The Federal Trade Commission (FTC) voted on Tuesday to ban noncompete agreements—those pesky clauses that employers often force their workers to sign which effectively bar them from starting their own business or finding a new job in the same field within a certain area or timeframe after leaving their current job.
An estimated 30 million American workers are currently affected by noncompete clauses—that’s roughly 18% of the US workforce. These clauses have been shown to lower workers’ pay and restrict their opportunity and mobility.
The final rule agreed upon on Tuesday bans new noncompete agreements for the vast majority of American workers and requires employers to let current and past employees know they won’t enforce them going forward. Companies will now also be required to throw out existing noncompete agreements for most of their employees.

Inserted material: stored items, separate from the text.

**src/rtl/core/mmg_pkg.sv**
```systemverilog
// Shared constants and types for the min-max gray rescale block.
package mmg_pkg;

  // Pixel word width and the widths that follow from it
  localparam int unsigned PixelBits = 16;
  localparam int unsigned InDataW   = ((PixelBits + 7) / 8) * 8;
  localparam int unsigned DiffW     = PixelBits + 1;   // signed difference
  localparam int unsigned NumW      = PixelBits + 9;   // 510*d + range
  localparam int unsigned DenW      = PixelBits + 1;   // 2*range
  localparam int unsigned GrayW     = 8;
  localparam int unsigned OutDataW  = ((GrayW + 7) / 8) * 8;
  localparam int unsigned InUserW   = 2;
  localparam int unsigned OutUserW  = 1;

  // Divider: one quotient bit per cycle
  localparam int unsigned QuoSteps  = GrayW;
  localparam int unsigned CntW      = $clog2(QuoSteps);
  localparam int unsigned ShDenW    = DenW + QuoSteps - 1;

  localparam logic [GrayW-1:0] GrayMax = {GrayW{1'b1}};

  // Opcode carried in tuser bit 0
  localparam logic OpMeasure = 1'b0;
  localparam logic OpScale   = 1'b1;

  // Divider request
  typedef struct packed {
    logic            start;
    logic [NumW-1:0] num;
    logic [DenW-1:0] den;
  } div_req_t;

endpackage

```
**src/rtl/core/mmg_div.sv**
```systemverilog
// Bit-serial restoring divider giving an 8-bit quotient, one bit per cycle.
module mmg_div (
  input  logic              clk_i,
  input  logic              rst_ni,
  input  mmg_pkg::div_req_t req_i,
  output logic              done_o,
  output logic [mmg_pkg::GrayW-1:0] quo_o
);

  logic [mmg_pkg::NumW-1:0]   rem_q, rem_d;
  logic [mmg_pkg::ShDenW-1:0] dsr_q, dsr_d;
  logic [mmg_pkg::GrayW-1:0]  quo_q, quo_d;
  logic [mmg_pkg::CntW-1:0]   cnt_q, cnt_d;
  logic                       busy_q, busy_d;
  logic                       done_q, done_d;
  logic [mmg_pkg::NumW-1:0]   dsr_ext;
  logic                       fits;

  // Trial subtract of the shifted divisor
  assign dsr_ext = {{(mmg_pkg::NumW - mmg_pkg::ShDenW){1'b0}}, dsr_q};
  assign fits    = (rem_q >= dsr_ext);

  always_comb begin
    rem_d  = rem_q;
    dsr_d  = dsr_q;
    quo_d  = quo_q;
    cnt_d  = cnt_q;
    busy_d = busy_q;
    done_d = 1'b0;
    if (req_i.start) begin
      rem_d  = req_i.num;
      dsr_d  = {req_i.den, {(mmg_pkg::QuoSteps - 1){1'b0}}};
      cnt_d  = mmg_pkg::CntW'(mmg_pkg::QuoSteps - 1);
      busy_d = 1'b1;
    end else if (busy_q) begin
      if (fits) begin
        rem_d = rem_q - dsr_ext;
      end
      quo_d = {quo_q[mmg_pkg::GrayW-2:0], fits};
      dsr_d = dsr_q >> 1;
      cnt_d = cnt_q - 1'b1;
      if (cnt_q == '0) begin
        busy_d = 1'b0;
        done_d = 1'b1;
      end
    end
  end

  // Control state
  always_ff @(posedge clk_i or negedge rst_ni) begin
    if (!rst_ni) begin
      busy_q <= 1'b0;
      done_q <= 1'b0;
    end else begin
      busy_q <= busy_d;
      done_q <= done_d;
    end
  end

  // Datapath shift registers
  always_ff @(posedge clk_i) begin
    rem_q <= rem_d;
    dsr_q <= dsr_d;
    quo_q <= quo_d;
    cnt_q <= cnt_d;
  end

  assign done_o = done_q;
  assign quo_o  = quo_q;

endmodule

```
**src/rtl/core/minmax_gray_rescale_top.sv**
```systemverilog
// A measure transfer updates min/max and the block stays idle. A scale transfer
// passes through prep, load and, unless saturated or flat, the 8-step bit-serial
// divider, then done. Input is taken only while idle, so a scale item holds off new
// items until its result is loaded; measure items are taken every cycle while idle.
// Reset (async, active low): min reset to the largest pixel, max to the
// smallest, controller idle, no result pending.
module minmax_gray_rescale_top (
  input  logic clk_i,
  input  logic rst_ni,
  input  logic s_axis_tvalid_i,
  output logic s_axis_tready_o,
  input  logic [mmg_pkg::InDataW-1:0]  s_axis_tdata_i,  // [15:0] pixel
  input  logic [mmg_pkg::InUserW-1:0]  s_axis_tuser_i,  // [0] opcode, [1] frame_start
  output logic m_axis_tvalid_o,
  input  logic m_axis_tready_i,
  output logic [mmg_pkg::OutDataW-1:0] m_axis_tdata_o,  // [7:0] gray
  output logic [mmg_pkg::OutUserW-1:0] m_axis_tuser_o   // [0] flat_frame
);

  typedef enum logic [4:0] {
    StIdle = 5'b00001,
    StPrep = 5'b00010,
    StLoad = 5'b00100,
    StDiv  = 5'b01000,
    StDone = 5'b10000
  } state_e;

  localparam int unsigned P = mmg_pkg::PixelBits;

  state_e state_q, state_d;

  logic signed [P-1:0] min_q, min_d, max_q, max_d;
  logic signed [P-1:0] pix_q, pix_in;
  logic signed [mmg_pkg::DiffW-1:0] range_q, diff_q;
  logic [mmg_pkg::GrayW-1:0] res_gray_q, res_gray_d;
  logic res_flat_q, res_flat_d;
  logic out_valid_q, out_valid_d;
  logic [mmg_pkg::GrayW-1:0] out_gray_q;
  logic out_flat_q;
  logic in_xfer, out_load;
  logic range_le0, diff_le0, diff_ge;
  logic [mmg_pkg::NumW-1:0] d_ext, r_ext;
  mmg_pkg::div_req_t div_req;
  logic div_done;
  logic [mmg_pkg::GrayW-1:0] div_quo;

  assign s_axis_tready_o = (state_q == StIdle);
  assign in_xfer = s_axis_tvalid_i & s_axis_tready_o;
  assign pix_in  = signed'(s_axis_tdata_i[P-1:0]);

  // Case checks on the registered differences
  assign range_le0 = range_q[P] | (range_q == '0);
  assign diff_le0  = diff_q[P] | (diff_q == '0);
  assign diff_ge   = (diff_q >= range_q);

  // Numerator 510*d + range by shifts, denominator 2*range
  assign d_ext = {{(mmg_pkg::NumW - P){1'b0}}, diff_q[P-1:0]};
  assign r_ext = {{(mmg_pkg::NumW - P){1'b0}}, range_q[P-1:0]};
  assign div_req.start = (state_q == StLoad) & ~range_le0 & ~diff_le0 & ~diff_ge;
  assign div_req.num   = (d_ext << 9) - (d_ext << 1) + r_ext;
  assign div_req.den   = {range_q[P-1:0], 1'b0};

  mmg_div u_div (
    .clk_i  (clk_i),
    .rst_ni (rst_ni),
    .req_i  (div_req),
    .done_o (div_done),
    .quo_o  (div_quo)
  );

  assign out_load = (state_q == StDone) & (~out_valid_q | m_axis_tready_i);

  // Sequencer and running min/max
  always_comb begin
    state_d    = state_q;
    min_d      = min_q;
    max_d      = max_q;
    res_gray_d = res_gray_q;
    res_flat_d = res_flat_q;
    unique case (state_q)
      StIdle: begin
        if (in_xfer) begin
          if (s_axis_tuser_i[0] == mmg_pkg::OpMeasure) begin
            if (s_axis_tuser_i[1]) begin
              min_d = pix_in;
              max_d = pix_in;
            end else begin
              if (pix_in < min_q) min_d = pix_in;
              if (pix_in > max_q) max_d = pix_in;
            end
          end else begin
            state_d = StPrep;
          end
        end
      end
      StPrep: begin
        state_d = StLoad;
      end
      StLoad: begin
        res_flat_d = range_le0;
        if (range_le0 || diff_le0) begin
          res_gray_d = '0;
          state_d    = StDone;
        end else if (diff_ge) begin
          res_gray_d = mmg_pkg::GrayMax;
          state_d    = StDone;
        end else begin
          state_d = StDiv;
        end
      end
      StDiv: begin
        if (div_done) begin
          res_gray_d = div_quo;
          state_d    = StDone;
        end
      end
      StDone: begin
        if (out_load) state_d = StIdle;
      end
      default: state_d = StIdle;
    endcase
  end

  // Output register holds the result until its transfer
  assign out_valid_d = (out_valid_q & ~m_axis_tready_i) | out_load;

  always_ff @(posedge clk_i or negedge rst_ni) begin
    if (!rst_ni) begin
      state_q     <= StIdle;
      min_q       <= {1'b0, {(P-1){1'b1}}};
      max_q       <= {1'b1, {(P-1){1'b0}}};
      out_valid_q <= 1'b0;
    end else begin
      state_q     <= state_d;
      min_q       <= min_d;
      max_q       <= max_d;
      out_valid_q <= out_valid_d;
    end
  end

  // Payload registers
  always_ff @(posedge clk_i) begin
    if (in_xfer) pix_q <= pix_in;
    if (state_q == StPrep) begin
      range_q <= {max_q[P-1], max_q} - {min_q[P-1], min_q};
      diff_q  <= {pix_q[P-1], pix_q} - {min_q[P-1], min_q};
    end
    res_gray_q <= res_gray_d;
    res_flat_q <= res_flat_d;
    if (out_load) begin
      out_gray_q <= res_gray_q;
      out_flat_q <= res_flat_q;
    end
  end

  assign m_axis_tvalid_o = out_valid_q;
  assign m_axis_tdata_o  = {{(mmg_pkg::OutDataW - mmg_pkg::GrayW){1'b0}}, out_gray_q};
  assign m_axis_tuser_o  = out_flat_q;

endmodule
```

Existing noncompetes for senior executives, who represent less than 0.75% of workers, can remain intact under the new rule. Employers are banned, however, from entering into any new noncompete agreements with senior executives.
“Noncompete clauses keep wages low, suppress new ideas, and rob the American economy of dynamism,” FTC Chair Lina M. Khan said in a statement. “The FTC’s final rule to ban noncompetes will ensure Americans have the freedom to pursue a new job, start a new business, or bring a new idea to market.”
A poll taken last year by Data for Progress found that a bipartisan majority of voters support the banning of noncompete agreements.
More money for workers and more innovation
The FTC estimates that the rule will boost workers’ wages by up to $488 billion over the next decade, with earnings for the average American worker increasing by an additional $524 per year under the new rule.
The agency expects that banning noncompetes will also lower spending on physician services by between $74 billion and $194 billion over the next decade.
The final rule is also expected to help drive American innovation; the FTC estimates there will be 17,000 to 29,000 more patents filed each year over the next decade. Additionally, new business formation is expected to grow by 2.7% each year.
Unions and worker advocacy groups praised the FTC’s new rule on Tuesday.
“Noncompete agreements trap workers from finding better jobs, drive down wages, and stifle competition,” the American Federation of Labor and Congress of Industrial Organizations, the country’s largest labor federation, tweeted. “We commend the FTC and (Lina Khan) for finalizing a strong rule to ban these exploitative practices and level the playing field for American workers.”
Sandeep Vaheesan, legal director of the Open Markets Institute, a think tank that focuses on antitrust issues, said that with Tuesday’s vote, the FTC has “abolished a modern form of involuntary servitude.”
The new rule is scheduled to go into effect 120 days after it’s published in the Federal Register. The future of the rule is uncertain, however, as pro-business groups are expected to take legal action to prevent its implementation. The US Chamber of Commerce, for example, said that it will sue to block the rule shortly after Tuesday’s announcement from the FTC.
Chamber President and CEO Suzanne Clark called the FTC vote “a blatant power grab that will undermine American businesses’ ability to remain competitive.”
That lawsuit would be the latest standoff between corporations and the Biden administration, which has fought against corporate price gouging, hidden fees, and alleged anti-competitive behavior as the 2024 presidential election draws closer.